Mass arrests and raids on news outlets have taken place not only in Syria but also in the Sultanate of Oman and in Iran, on “Black Sunday”. In Sri Lanka, nine employees of the online newspaper Sri Lanka Mirror were arrested in a raid in July 2012.

Vietnam continues to arrest netizens and give them long prison sentences. The well-known blogger Dieu Cay got 12 years. In China, Tibetan monks are jailed for trying to inform the outside world about the many cases of self-immolation. Azerbaijan goes after bloggers who stray from the official line.

The conditions in which netizens are imprisoned are often appalling and mistreatment is frequent. Some detainees, especially in Iran, are denied the medical treatment they need and risk dying in detention.

Threats and violence

Nineteen bloggers were openly threatened on Islamist websites and at demonstrations in Bangladesh in February 2013 in connection with the trial of several former leaders of Islamist parties including Jaamat-e-Islami on war crimes charges.

The “Courage for Tamaulipas” Facebook page, which covers organized crime violence in the Mexican state of Tamaulipas, angered drug traffickers, who are offering 600,000 pesos ($46,000) to anyone who could identify the page’s editor or the editor’s family.

Ruy Salgado, a Mexican blogger who ran El Santuario, a website famous for its coverage of corruption, gave up his online activities because of the threats he was getting.

The families of netizens, especially those who are detained, are often subject to harassment, pressure and threats. This is the case in Iran, especially for the families of Iranian journalists and bloggers who are based abroad, and in Vietnam.

Imprisoned Vietnamese blogger Ta Phong Tan, the creator of the “Justice and Truth” blog, suffered a additional blow last July when her mother took her own life by setting herself on fire outside the headquarters of the People’s Committee in Bac Lieu, Tan’s home province, in an act of despair about the way Tan was being treated. Tan is now serving a 10-year jail sentence.

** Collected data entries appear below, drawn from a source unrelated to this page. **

Context: an optimization exercise on an open-source flow, tuned for small area, a short achievable clock period and few clock cycles. The choices shown serve that exercise and are no tape-out recipe. Function was checked by simulation only, so behaviour that the tests miss may differ from the original.

==> flow/design.v (outline; a module is shown in full before it is edited, if it fits) <==
// module chk_engine: 1685 lines
module chk_engine (
    input  wire         clk,
    input  wire         rst,             
    input  wire         job_valid,
    output wire         job_ready,
    input  wire         job_start,
    input  wire         job_fold,
    input  wire         job_finish,
    input  wire         job_compare,
    input  wire [1:0]   job_alg,
    input  wire [63:0]  job_fold_a,
    input  wire [31:0]  job_fold_s,
    input  wire [63:0]  job_expect,
    input  wire         in_valid,
    output wire         in_ready,
    input  wire [127:0] in_data,
    input  wire [4:0]   in_nbytes,
    input  wire         in_last,
    output wire         res_valid,
    input  wire         res_ready,
    output wire [63:0]  res_value,
    output wire         res_mismatch,
    output wire         res_finish,
    input  wire         ctx_wr,
    input  wire [1:0]   ctx_wr_alg,
    input  wire [63:0]  ctx_wr_run,
    input  wire         ctx_clr_ignored,
    output wire [1:0]   ctx_alg,
    output wire [63:0]  ctx_run,
    output wire         ctx_busy,
    output wire         ctx_write_ignored
);
  // ...
==> flow/flow/run.sh <==
#!/bin/bash
# The standard layout (standard.sh), with ORFS's timing repair after clock-tree
# synthesis and global routing asked to leave 28 ns of setup slack at the design's
# 36 ns clock, that is to aim at an 8 ns clock, instead of none. The constraints,
# the clock and every other step are the standard flow's. make's own output goes to
# flow_make.log; each ORFS step writes its own log under orfs/logs/.
set -o pipefail
bash standard.sh finish SETUP_SLACK_MARGIN=28 > flow_make.log 2>&1
==> flow/standard.sh <==
#!/bin/bash
# synth_recipe.tcl (not shown) runs the flow's synth.tcl, then flattens the netlist and writes it again
# the make line also repeats each setting of config.mk as NAME=value (left out here)
make -C /OpenROAD-flow-scripts/flow DESIGN_CONFIG=/design/flow/config.mk WORK_HOME=/design/flow/orfs CLKGATE_MAP_FILE= SYNTH_SCRIPT=/design/flow/synth_recipe.tcl "${@:-finish}"
==> flow/config.mk <==
export PLATFORM = sky130hd
export DESIGN_NAME = chk_engine
export DESIGN_NICKNAME = chk_engine
export VERILOG_FILES = /design/flow/design.v
export SDC_FILE = /design/flow/constraint.sdc
export NUM_CORES = 4
export LEC_CHECK = 0
export CAP_MARGIN = 50
export CORE_MARGIN = 2
export CORE_UTILIZATION = 30
export SLEW_MARGIN = 50
==> flow/constraint.sdc <==
create_clock -name core_clock -period 36.0 [get_ports {clk}]
set_input_delay 7.2000 -clock core_clock [delete_from_list [all_inputs] [get_ports {clk}]]
set_output_delay 7.2000 -clock core_clock [all_outputs]
set_load 0.01 [all_outputs]
This design comes from an exercise in tuning for small area and a short achievable clock period on the open sky130 flow, not from production work.
The RTL was checked by simulation tests, not by an equivalence proof against the original design.
No driver is modelled on the clock port, so clock power and skew are understated where the tree is cut down; a real chip needs a root buffer or a tree.

==> flow/design.v, too long to show whole: its modules and the start of the top module <==
// module line_decoder: 1679 lines
// module ld_a211oi_1: 3 lines
// module ld_a21boi_0: 3 lines
// module ld_a21o_1: 3 lines
// module ld_a21oi_1: 3 lines
// module ld_a22oi_1: 3 lines
// module ld_a31oi_1: 3 lines
// module ld_a32oi_1: 3 lines
// module ld_and2_0: 3 lines
// module ld_and3_1: 3 lines
// module ld_and4_1: 3 lines
// module ld_inv_1: 3 lines
// module ld_nand2_1: 3 lines
// module ld_nand2b_1: 3 lines
// module ld_nand3_1: 3 lines
// module ld_nand3b_1: 3 lines
// module ld_nand4_1: 3 lines
// module ld_nor2_1: 3 lines
// module ld_nor2b_1: 3 lines
// module ld_nor3_1: 3 lines
// module ld_nor4_1: 3 lines
// module ld_o21ai_0: 3 lines
// module ld_o22ai_1: 3 lines
// module ld_o311ai_0: 3 lines
// module ld_o41ai_1: 3 lines
// module ld_or2_0: 3 lines
// module ld_xnor2_1: 3 lines
// module ld_xor2_1: 3 lines
module line_decoder (
    input  wire         clk,
    input  wire         rst,
    input  wire         in_valid,
    input  wire [144:0] in_code,
    output reg          out_valid,
    output reg  [127:0] out_data,
    output reg  [16:0]  out_check,
    output reg  [1:0]   out_status
);
  // ...
==> flow/flow/run.sh <==
#!/bin/bash
# Standard ORFS layout (the standard.sh) with two changes:
#  - port buffers use the smallest plain buffer (buf_1) instead of the default delay cell;
#  - clock tree synthesis without dummy load cells.
set -euo pipefail
bash standard.sh \
  "BUFFER_PORTS_ARGS=-buffer_cell sky130_fd_sc_hd__buf_1" \
  "CTS_ARGS=-sink_clustering_enable -repair_clock_nets -dont_use_dummy_load -sink_clustering_size 16 -sink_clustering_max_diameter 60 -buf_list sky130_fd_sc_hd__clkbuf_8" \
  finish > standard.log 2>&1
==> flow/standard.sh <==
#!/bin/bash
# synth_recipe.tcl (not shown) runs the flow's synth.tcl, then flattens the netlist and writes it again
# the make line also repeats each setting of config.mk as NAME=value (left out here)
make -C /OpenROAD-flow-scripts/flow DESIGN_CONFIG=/design/flow/config.mk WORK_HOME=/design/flow/orfs CLKGATE_MAP_FILE= SYNTH_SCRIPT=/design/flow/synth_recipe.tcl "${@:-finish}"
==> flow/config.mk <==
export PLATFORM = sky130hd
export DESIGN_NAME = line_decoder
export DESIGN_NICKNAME = line_decoder
export VERILOG_FILES = /design/flow/design.v
export SDC_FILE = /design/flow/constraint.sdc
export NUM_CORES = 4
export LEC_CHECK = 0
export CAP_MARGIN = 10
export CORE_MARGIN = 2
export CORE_UTILIZATION = 68
export CTS_BUF_LIST = sky130_fd_sc_hd__clkbuf_8
export CTS_CLUSTER_DIAMETER = 60
export CTS_CLUSTER_SIZE = 16
export SLEW_MARGIN = 10
export SYNTH_HIERARCHICAL = 1
==> flow/constraint.sdc <==
create_clock -name core_clock -period 40.0 [get_ports {clk}]
set_input_delay 8.0000 -clock core_clock [delete_from_list [all_inputs] [get_ports {clk}]]
set_output_delay 8.0000 -clock core_clock [all_outputs]
set_load 0.01 [all_outputs]
==> reports/summary.txt, run 1 <==
Total GRT Usage -> 43.7%
Seq/Total Area, Yosys -> 46.9%
Smallest setup slack after layout -> 30880 ps
Placed Cells -> 2645
Most frequent cells in the layout -> xor2_1, dfxtp_1, buf_1
Iteration-0 DRC Markers -> 2427
Ys Warns -> 7
Status -> timing/DRC/antenna clean
CTS buffer count -> 39
H-tree levels -> 2
I/O pin cnt -> 296
Postcts setup bufs -> 0
Comb_multi_in -> 1458
TritonCTS clock tree -> yes
Pin count of the biggest net entering global routing -> 104
Signal inverters -> 26
Synth cell count leaders -> xor2_1, dfxtp_1, nand2_1, nor2_1, xnor2_1
Row count -> 62
Total number of vias -> 16.5k
Final hold vios -> 0
Worst slew pin tran -> 1290 ps
Multi-input logic area -> 10400 sq um
PortBufs -> 295
Clock buffer depth -> 3
Final Core Density -> 76.8%
Seq cells -> 462
Setup TNS -> 0 ps
HP Start -> r_code[34]
Final Cycle Share -> 22.8%
Clock buf count -> 39
Met1 WL -> 25200 um
GRT busiest layer -> met2
==> inputs of run 2 (changes only) <==
--- a/flow/config.mk
+++ b/flow/config.mk
@@ -9,3 +9,3 @@
 export CORE_MARGIN = 2
-export CORE_UTILIZATION = 68
+export CORE_UTILIZATION = 65
 export CTS_BUF_LIST = sky130_fd_sc_hd__clkbuf_8
@@ -13,2 +13,3 @@
 export CTS_CLUSTER_SIZE = 16
+export GPL_TIMING_DRIVEN = 0
 export SLEW_MARGIN = 10
==> reports/summary.txt, run 2 <==
Root Buffer -> clkbuf_8
Syn-to-layout area delta -> 11.9%
CTS buffer count -> 38 (-2.6%)
Synth cell count leaders -> xor2_1, dfxtp_1, nand2_1, nor2_1, xnor2_1
Seq/Total Area, Yosys -> 46.9% (unchanged)
Setup Crit Path Kind -> flip-flop to output port
Placed Cells -> 2639 (-0.23%)
Initial antenna violation count -> 0
Top flop regs -> m_data: 145 flops, r_code: 145 flops, out_data: 128 flops
Worst Setup SP -> out_data[55]
Filler cell count -> 2081
Worst slew pin tran -> 1340 ps (+50.5 ps)
Mean routed wirelength per cell -> 24.6 um
Total GRT Usage -> 40.6% (-3.1 points)
Post-Layout Cell Count -> 2680
Critical path cell sequence -> buf_1
Worst-path clk slew -> 100 ps
HP Start -> r_code[73]
Reg2Reg Setup Slack -> 31320 ps
Skew-Pair Late Insertion Delay -> 580 ps
CP arrival -> 1100 ps
Post-synth top area share -> 46.9%
Library cells used by synthesis -> 29
H-tree levels -> 2 (unchanged)
Row count -> 63 (+1.6%)
Slowest stage delay, CP -> 360 ps
Placeable Area -> 29700 sq um
Required @ worst endpoint -> 32000 ps
Stages on the worst setup path -> 1
Max Clock Freq -> 0.110 GHz
# setup viols final -> 0
Most frequent cells in the layout -> xor2_1, dfxtp_1, buf_1
RSZ-0062 raised after global routing -> no
CP Capture Point -> out_data[55]
DRC violations left -> 0
Post-synth EDFFs -> 0
Mean area per synthesized cell -> 10.1 sq um
Final wirelength -> 66000 um
Most common cell after layout, fill and taps aside -> xor2_1
Ys async rst share -> 0%
CP delay by family, top -> flip-flops
Crit Reg-Reg Endpoint -> m_e[2]
Relative slew slack -> 10.4%
Remaining Overflow, GRT -> 0
Tmin final -> 9100 ps
I/O pin cnt -> 296 (unchanged)
Clock buffer depth -> 3 (unchanged)
Primary FF master, synth -> dfxtp_1
Antenna-violating nets left -> 0
Clk sinks -> 462
Worst setup EP type -> output port
Quantity of gates resized following cts -> 0
Initial Util -> 66.3%
Synthesized net count -> 2094
Final hold vios -> 0 (unchanged)
Ys Warns -> 7 (unchanged)
HP Class -> flip-flop to flip-flop
Total die area -> 31700 sq um
Global-route wire length before repair -> 93600 um
Die Wd -> 178 um
First-pass detailed-route iteration total -> 13
Buf+Inv Stages, Crit Path -> 1
Dpl hpwl -> 49100 um
Pin count of the biggest net entering global routing -> 26 (-75%)
Critical-path top delay cell -> dfxtp_1
PortBufs -> 295 (unchanged)
Crit path launch type -> flip-flop
Fin Clk Skew -> 68.0 ps
Layout cell share with drive strength beyond 1 -> 3.89%
Final Cycle Share -> 22.8% (-0.040 points)
Post-synthesis cell area -> 19700 sq um
Critical R2R Launch -> r_code[9]
Setup TNS -> 0 ps (unchanged)
CP max FO -> 1
TritonCTS clock tree -> yes
Iteration-0 DRC Markers -> 2458 (+1.3%)
Via/cell ratio -> 6.01
Die Y -> 178 um
Top post-synthesis cells by area -> dfxtp_1, xor2_1, xnor2_1
Slew Limit Fails -> 0
Syn Inst Count -> 1946
Status -> timing/DRC/antenna clean
Final #Nets -> 2438
Vias in the first global route -> 15.5k
CTS Hold Bufs -> 0
Most frequent cell after synthesis -> xor2_1
Postcts setup bufs -> 0 (unchanged)
Synth area leader -> dfxtp_1
Worst r2r path cells -> 25
Gpl congestion -> 1.02
Max-cap violations -> 0
Seq cells post-synth -> 462
Total number of vias -> 16.1k (-2.3%)
==> run 2: cell counts after synthesis <==
No cell type changed its count.
==> run 2: cell families after synthesis <==
| group | Yosys count | synth area share (%) |
|---|---|---|
| DFF | 462 | 46.9 |
| and+or+nand+nor | 453 | 10.2 |
| buffers and inverters | 26 | 0.495 |
| AOI/OAI and AO/OA | 209 | 7.00 |
| xor gates and xnor gates | 796 | 35.4 |
==> run 2: layer usage <==
metal  GRT usage (%)  share of wire, %  up-vias
met5               0                 0        -
met4            19.9               5.7        0
met3            11.5                13      281
met2            62.7                43     1233
met1            52.3                38     7503
li1                -                 -     7096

Trial of WikiLeaks source Bradley Manning

US Army Private Bradley Manning confessed before a court martial on 28 February 2013 that he passed military and diplomatic files to WikiLeaks, including US embassy cables, the files of Guantanamo detainees and videos of air strikes in which civilians were killed, in particular the “Collateral Murder” video that showed a US helicopter crew killing Reuters journalists.

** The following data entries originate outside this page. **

From an optimization exercise on the open Yosys and OpenROAD flow, aimed at small area, a short achievable clock period and few clock cycles per item; shortcuts taken in it are not production practice.
Function was checked by simulation only, so behaviour that the tests miss may differ from the original.
Power is estimated from default activity; no workload was simulated.

### flow/design.v
module rs_encoder (
    input  wire        clk,
    input  wire        rst,
    input  wire        in_valid,
    output wire        in_ready,
    input  wire [31:0] in_data,
    input  wire [5:0]  in_k,
    input  wire [4:0]  in_m,        
    output wire        out_valid,
    input  wire        out_ready,
    output wire [31:0] out_data,
    output wire [3:0]  out_row,
    output wire        out_last
);
    function automatic [7:0] gf_mul(input [7:0] a, input [7:0] b);
        reg [7:0] p;
        reg [7:0] x;
        integer n;
        begin
            p = 8'h00;
            x = a;
            for (n = 0; n < 8; n = n + 1) begin
                if (b[n]) p = p ^ x;
                x = {x[6:0], 1'b0} ^ (x[7] ? 8'h1D : 8'h00);
            end
            gf_mul = p;
        end
    endfunction
    function automatic [31:0] gf_mul_word(input [7:0] c, input [31:0] w);
        begin
            gf_mul_word = {gf_mul(c, w[31:24]), gf_mul(c, w[23:16]),
                           gf_mul(c, w[15:8]),  gf_mul(c, w[7:0])};
        end
    endfunction
    function automatic [7:0] inv64(input [5:0] v);
        begin
            case (v)
      6'd0: inv64 = 8'h36;
      6'd1: inv64 = 8'h5F;
      6'd2: inv64 = 8'hF8;
      6'd3: inv64 = 8'hD5;
      6'd4: inv64 = 8'h92;
      6'd5: inv64 = 8'h4E;
      6'd6: inv64 = 8'hA6;
      6'd7: inv64 = 8'h04;
      6'd8: inv64 = 8'h30;
      6'd9: inv64 = 8'h88;
      6'd10: inv64 = 8'h2B;
      6'd11: inv64 = 8'h1E;
      6'd12: inv64 = 8'h16;
      6'd13: inv64 = 8'h67;
      6'd14: inv64 = 8'h45;
      6'd15: inv64 = 8'h93;
      6'd16: inv64 = 8'h38;
      6'd17: inv64 = 8'h23;
      6'd18: inv64 = 8'h68;
      6'd19: inv64 = 8'h8C;
      6'd20: inv64 = 8'h81;
      6'd21: inv64 = 8'h1A;
      6'd22: inv64 = 8'h25;
      6'd23: inv64 = 8'h61;
      6'd24: inv64 = 8'h13;
      6'd25: inv64 = 8'hC1;
      6'd26: inv64 = 8'hCB;
      6'd27: inv64 = 8'h63;
      6'd28: inv64 = 8'h97;
      6'd29: inv64 = 8'h0E;
      6'd30: inv64 = 8'h37;
      6'd31: inv64 = 8'h41;
      6'd32: inv64 = 8'h24;
      6'd33: inv64 = 8'h57;
      6'd34: inv64 = 8'hCA;
      6'd35: inv64 = 8'h5B;
      6'd36: inv64 = 8'hB9;
      6'd37: inv64 = 8'hC4;
      6'd38: inv64 = 8'h17;
      6'd39: inv64 = 8'h4D;
      6'd40: inv64 = 8'h52;
      6'd41: inv64 = 8'h8D;
      6'd42: inv64 = 8'hEF;
      6'd43: inv64 = 8'hB3;
      6'd44: inv64 = 8'h20;
      6'd45: inv64 = 8'hEC;
      6'd46: inv64 = 8'h2F;
      6'd47: inv64 = 8'h32;
      6'd48: inv64 = 8'h28;
      6'd49: inv64 = 8'hD1;
      6'd50: inv64 = 8'h11;
      6'd51: inv64 = 8'hD9;
      6'd52: inv64 = 8'hE9;
      6'd53: inv64 = 8'hFB;
      6'd54: inv64 = 8'hDA;
      6'd55: inv64 = 8'h79;
      6'd56: inv64 = 8'hDB;
      6'd57: inv64 = 8'h77;
      6'd58: inv64 = 8'h06;
      6'd59: inv64 = 8'hBB;
      6'd60: inv64 = 8'h84;
      6'd61: inv64 = 8'hCD;
      6'd62: inv64 = 8'hFE;
      6'd63: inv64 = 8'hFC;
            endcase
        end
    endfunction
    function automatic [7:0] cauchy(input [3:0] j, input [5:0] i);
        begin
            cauchy = inv64({2'b00, j} ^ i);
        end
    endfunction
    localparam S_IN  = 1'b0;
    localparam S_OUT = 1'b1;
    reg        state;
    reg [5:0]  idx;         
    reg [3:0]  row;         
    reg [3:0]  last_row;    
    wire [31:0] acc [0:15];   
    wire in_fire  = in_valid && in_ready;
    wire out_fire = out_valid && out_ready;
    wire in_end   = (idx == in_k - 6'd1);
    assign in_ready  = (state == S_IN);
    assign out_valid = (state == S_OUT);
    assign out_data  = acc[row];
    assign out_row   = row;
    assign out_last  = (row == last_row);
    always @(posedge clk) begin
        if (rst) begin
            state <= S_IN;
            idx   <= 6'd0;
            row   <= 4'd0;
        end else if (state == S_IN) begin
            if (in_fire) begin
                if (in_end) begin
                    idx      <= 6'd0;
                    row      <= 4'd0;
                    last_row <= in_m[3:0] - 4'd1;
                    state    <= S_OUT;
                end else begin
                    idx <= idx + 6'd1;
                end
            end
        end else begin
            if (out_fire) begin
                if (out_last) begin
                    state <= S_IN;
                end else begin
                    row <= row + 4'd1;
                end
            end
        end
    end
    genvar j;
    generate
        for (j = 0; j < 16; j = j + 1) begin : g_row
            reg [31:0] acc_q;
            always @(posedge clk) begin
                if (in_fire) begin
                    if (idx == 6'd0)
                        acc_q <= gf_mul_word(cauchy(j, idx), in_data);
                    else
                        acc_q <= acc_q ^ gf_mul_word(cauchy(j, idx), in_data);
                end
            end
            assign acc[j] = acc_q;
        end
    endgenerate
endmodule
### flow/run.sh
#!/bin/bash
# synth_recipe.tcl (not shown) runs the flow's synth.tcl, then flattens the netlist and writes it again
# the make line also repeats each setting of config.mk as NAME=value (left out here)
make -C /OpenROAD-flow-scripts/flow DESIGN_CONFIG=/design/flow/config.mk WORK_HOME=/design/flow/orfs CLKGATE_MAP_FILE= SYNTH_SCRIPT=/design/flow/synth_recipe.tcl finish
### flow/config.mk
export PLATFORM = sky130hd
export DESIGN_NAME = rs_encoder
export DESIGN_NICKNAME = rs_encoder
export VERILOG_FILES = /design/flow/design.v
export SDC_FILE = /design/flow/constraint.sdc
export NUM_CORES = 4
export LEC_CHECK = 0
export CAP_MARGIN = 20
export CELL_PAD_IN_SITES_DETAIL_PLACEMENT = 1
export CELL_PAD_IN_SITES_GLOBAL_PLACEMENT = 2
export CORE_MARGIN = 2
export CORE_UTILIZATION = 25
export PLACE_DENSITY = 0.45
export SLEW_MARGIN = 20
### flow/constraint.sdc
create_clock -name core_clock -period 10.0 [get_ports {clk}]
set_input_delay 2.0000 -clock core_clock [delete_from_list [all_inputs] [get_ports {clk}]]
set_output_delay 2.0000 -clock core_clock [all_outputs]
set_load 0.01 [all_outputs]
==> run notes <==
==> cell usage in the layout (no fill, tap or decap), types with 33 or more instances in the layout <==
master	n
a211oi_1	61
inv_1	44
nor2_1	448
xnor2_2	45
xnor3_1	168
mux4_2	48
and3_1	39
nand2b_1	81
xor2_1	649
nor3_1	78
mux2_2	42
clkbuf_1	34
o211ai_1	63
nand3_1	93
clkinv_1	33
a22o_1	63
and2_1	43
mux2i_1	93
a31oi_1	89
ha_1	35
clkdlybuf4s50_1	52
buf_4	501
diode_2	35
a222oi_1	35
edfxtp_1	516
nand2_1	4061
xnor2_1	3101
a221oi_1	110
a22oi_1	312
nor2b_1	74
o21ai_0	458
clkbuf_16	107
a21oi_1	270
==> cell families after synthesis <==
logic type | after synthesis | share of synthesized area [%]
AND/OR/NAND/NOR | 5078 | 21.3
XOR/XNOR | 4022 | 40.0
AO/OA/AOI/OAI | 1848 | 13.4
buffers and inverters | 1276 | 5.62
flip-flops | 535 | 16.6
multiplexers | 185 | 2.63
adder cells (fa/ha/maj) | 40 | 0.520
==> area by class of cell <==
class	instances	area, µm²	area share (%)
Multi-Input combinational cell	11173	75300	71.0
Sequential cell	535	15900	15.0
Tap cell	5038	6300	5.94
Timing Repair Buffer	613	5250	4.95
Clock buffer	142	2820	2.66
Inverter	58	230	0.217
Clock inverter	40	186	0.176
Antenna cell	35	87.6	0.0826
==> worst max-delay path, cell delays in order (launching register included) <==
cell,delay [ns]
dfxtp_1,0.51
ha_1,0.47
and3_2,0.74
buf_4,0.71
a22o_1,0.47
a221oi_1,0.10
buf_4,0.23
and3_1,0.23
a41oi_1,0.81
clkdlybuf4s50_1,0.70
==> per-layer routing <==
| metal | vias up | part of all wire [%] | GRT usage [%] | routed length [µm] |
|---|---|---|---|---|
| li1 | 41581 | - | - | - |
| met3 | 994 | 7.5 | 7.05 | 56600 |
| met2 | 4281 | 43 | 58.4 | 329000 |
| met4 | 40 | 5.8 | 18.7 | 44200 |
| met5 | - | 0.036 | 0 | 276 |
| met1 | 53096 | 43 | 50.1 | 327000 |
==> how the worst max path moves through the flow <==
stage                             start                            to  slack, ns
global route        row[1]$_SDFFE_PP0P_                  out_data[24]       2.31
finish              row[0]$_SDFFE_PP0P_                  out_data[24]       2.11
global placement    idx[1]$_SDFFE_PP0P_  g_row[1].acc_q[11]$_DFFE_PP_       3.01
detailed placement  idx[1]$_SDFFE_PP0P_  g_row[1].acc_q[11]$_DFFE_PP_       2.94
CTS                 row[0]$_SDFFE_PP0P_                  out_data[24]       2.27
floorplan                      in_valid                     flip-flop      -1.46
==> stage by stage <==
stage | TNS, ns | instance area [µm²]
2_1_floorplan | -182.20 | 95800
3_3_place_gp | 0 | 103000
3_5_place_dp | 0 | 103000
4_1_cts | 0 | 106000
5_1_grt | 0 | 106000
6_report | 0 | 106000
==> flip-flops by register name, indices dropped and copies added (netlist names), named ones only <==
signal       cells
row              4
g_row.acc_q    512
idx              6
state            1
last_row         4
==> power groups by stage <==
stage          logic [W]  registers [W]  clock network (W)
6_report          0.0167        0.00748            0.00363
5_1_grt           0.0178        0.00736            0.00373
4_1_cts           0.0167        0.00734            0.00370
3_5_place_dp      0.0165        0.00736                  0
3_3_place_gp      0.0163        0.00736                  0
2_1_floorplan     0.0123        0.00495                  0
==> qor.csv <==
stage;metric;value;unit
timing;RSZ-0062 raised after global routing;false;
logic_synthesis;most instantiated cells after synthesis;4063 x nand2_1, 3123 x xnor2_1, 733 x clkbuf_1;
critical_path;reg-to-reg startpoint;idx[1]$_SDFFE_PP0P_;
min_path;Hold Crit Class;reg -> reg;
logic_synthesis;sequential share of the synthesized area;16.6;%
critical_path;Setup crit start kind;flip-flop;
pwr;Psw;0.0139;W
logic_synthesis;EDFF count, synth;516;
logic_synthesis;Post-Syn Area per Cell;7.37;µm²
logic_synthesis;Synth top area share;28.6;%
critical_path;crit-path max FO;24;
routing;Detail Route Antenna Nets;0;
cells_and_area;Fillers;45671;
logic_synthesis;ranking of synthesized cells by area;xnor2_1 29%, edfxtp_1 16%, nand2_1 16%, xor2_1 6.0%, xnor3_1 4.0%;
pwr;Switching Share;49.9;%
pwr;share of power burned in combinational logic;60.0;%
timing;final hold violations;0;
pwr;Leak;37.6;nW
cells_and_area;Util after Layout;27.8;%
cells_and_area;fin cells;17634;
min_path;hold path start;state$_SDFF_PP0_;
outcome;status;timing/DRC/antenna clean;
logic_synthesis;Mapped Cells;12984;
cts;Worst-path clk slew;0.05;ns
global_routing;number of antenna violations at the first check in global routing;97;
logic_synthesis;count leader, synth;nand2_1;
place;Final HPWL DP;520000;µm
timing;Final min period;7.89;ns
min_path;hold path cells;2;
floorplanning;Initial Util;25.1;%
cts;H-Tree Depth;3;
routing;routed len/inst;42.9;µm
floorplanning;FP Rows;227;
cts;CTS tree;yes;
cts;clock buffer depth;4;
cts;clock sink total;535;
critical_path;Setup crit end kind;output pin;
timing;fmax;127;MHz
cells_and_area;share of cells above drive strength 1;8.42;%
global_routing;largest net degree at the start of global routing;108;
floorplanning;total I/O pin count;86;
critical_path;Data arrival, critical path;5.89;ns
logic_synthesis;Yosys cell types;115;
logic_synthesis;Yosys reg bits;535;
floorplanning;Die ar.;0.388;mm²
critical_path;WS Path Type;reg -> out;
cts;CTS hold repair buffers;0;
logic_synthesis;Ys Warns;1;
logic_synthesis;leading area contributor after synthesis;xnor2_1;
routing;DR pass1 iterations;8;
floorplanning;Die Y;623;µm
timing;Final Slew Violations;0;
timing;Final setup violation count;0;
place;Port Buffer Count;84;
flow_run;# Max-Cap Violations;0;
critical_path;R2R setup slack;2.88;ns
routing;Starting DRT DRC Count;11615;
pwr;total power;0.0278;W
logic_synthesis;Synthesized Nets;13070;
critical_path;worst r2r dst;g_row[1].acc_q[11]$_DFFE_PP_;
pwr;cell-internal power;0.0139;W
cts;Root Driver;clkbuf_16;
cells_and_area;Layout Nets;12572;
routing;vias per cell;5.67;
critical_path;worst-case reg-to-reg path depth;14;
timing;setup ws final;2.11;ns
timing;Final period util;78.9;%
pwr;clock share of power;13.0;%
logic_synthesis;Synth Flop Type;edfxtp_1;
cts;post-CTS sizing;0;
cts;Setup Buffers After CTS;0;
global_routing;first-pass GRT wire length;990000;µm
timing;relative slew slack;11.2;%
timing;Slew @ Worst Pin;1.33;ns
logic_synthesis;Mapped Area;0.0957;mm²
cells_and_area;area grow syn2layout;10.8;%
place;Place WS;2.94;ns
timing;Max Clock Skew;0.0923;ns
routing;DRC Markers;0;
global_routing;GR Overflow Total;0;
pwr;Power Dens Cells;262;mW/mm²
cts;clock latency (worst-skew pair);0.92;ns
pwr;Flop pwr share;26.9;%
critical_path;Worst EP required;8.00;ns
timing;worst hold margin;0.542;ns
place;routability congestion estimate from global placement;0.935;
place;dpl cells;17414;
global_routing;Total GRT Usage;37.7;%
routing;drt total wl;756000;µm
logic_synthesis;Async S/R FF share, synth;0;%
routing;via count;99992;
min_path;Worst Hold End;state$_SDFF_PP0_;
cts;total CTS buffers;105;
global_routing;vias in the first global route;97702;
floorplanning;Die X;623;µm
floorplanning;Core Region;0.382;mm²
pwr;Peak VDD IR;147;µV
Testbench counts, summed over its fixed seeds: cycles 66,383, stripes 2,400.

-- afterwards: timing with drivers on the ports --
The results above use ideal ports. As a check the final layout listed here was re-extracted and re-timed, cells and wires unchanged.
Step 1, drivers: a clkbuf_16 drives clk and a buf_2 each remaining input, both assumed.
Step 2 times the ports against the registers' clock, not the clock port: input delays grow and output delays shrink by t, the midpoint of the rising clock arrivals with the driver on.
Slacks: ideal ports / drivers / drivers and shift; pairs: ideal ports / drivers.
t (ns): 1.003
slack for setup (ns): 2.114 / 1.986 / 2.877
hold slack, ns: 0.542 / 0.542 / 0.542
After both steps this run still meets setup and hold. For this run, drivers alone change the setup slack by -0.128 ns; drivers and shift together by +0.763 ns.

He said his motive was to enlighten the public about what goes on and to “spark a debate about foreign policy.” He explained that he initially tried to give the files to the New York Times andWashington Post but could not find anyone who seemed interested. He also claimed that he chose the material with care in order to ensure that it would not cause any harm.

Manning is facing up to 20 years in prison. Many NGOs have criticized the conditions in which he was being held as humiliating.

DataCell, a company that collected donations for WikiLeaks, meanwhile complained to the European Commission about Visa Europe, MasterCard Europe and American Express after they stopped processing donations for WikiLeaks in December 2010. In a preliminary decision in November 2012, the commission said a block on processing donations for his organisation by credit card companies was unlikely to have violated EU anti-trust rules.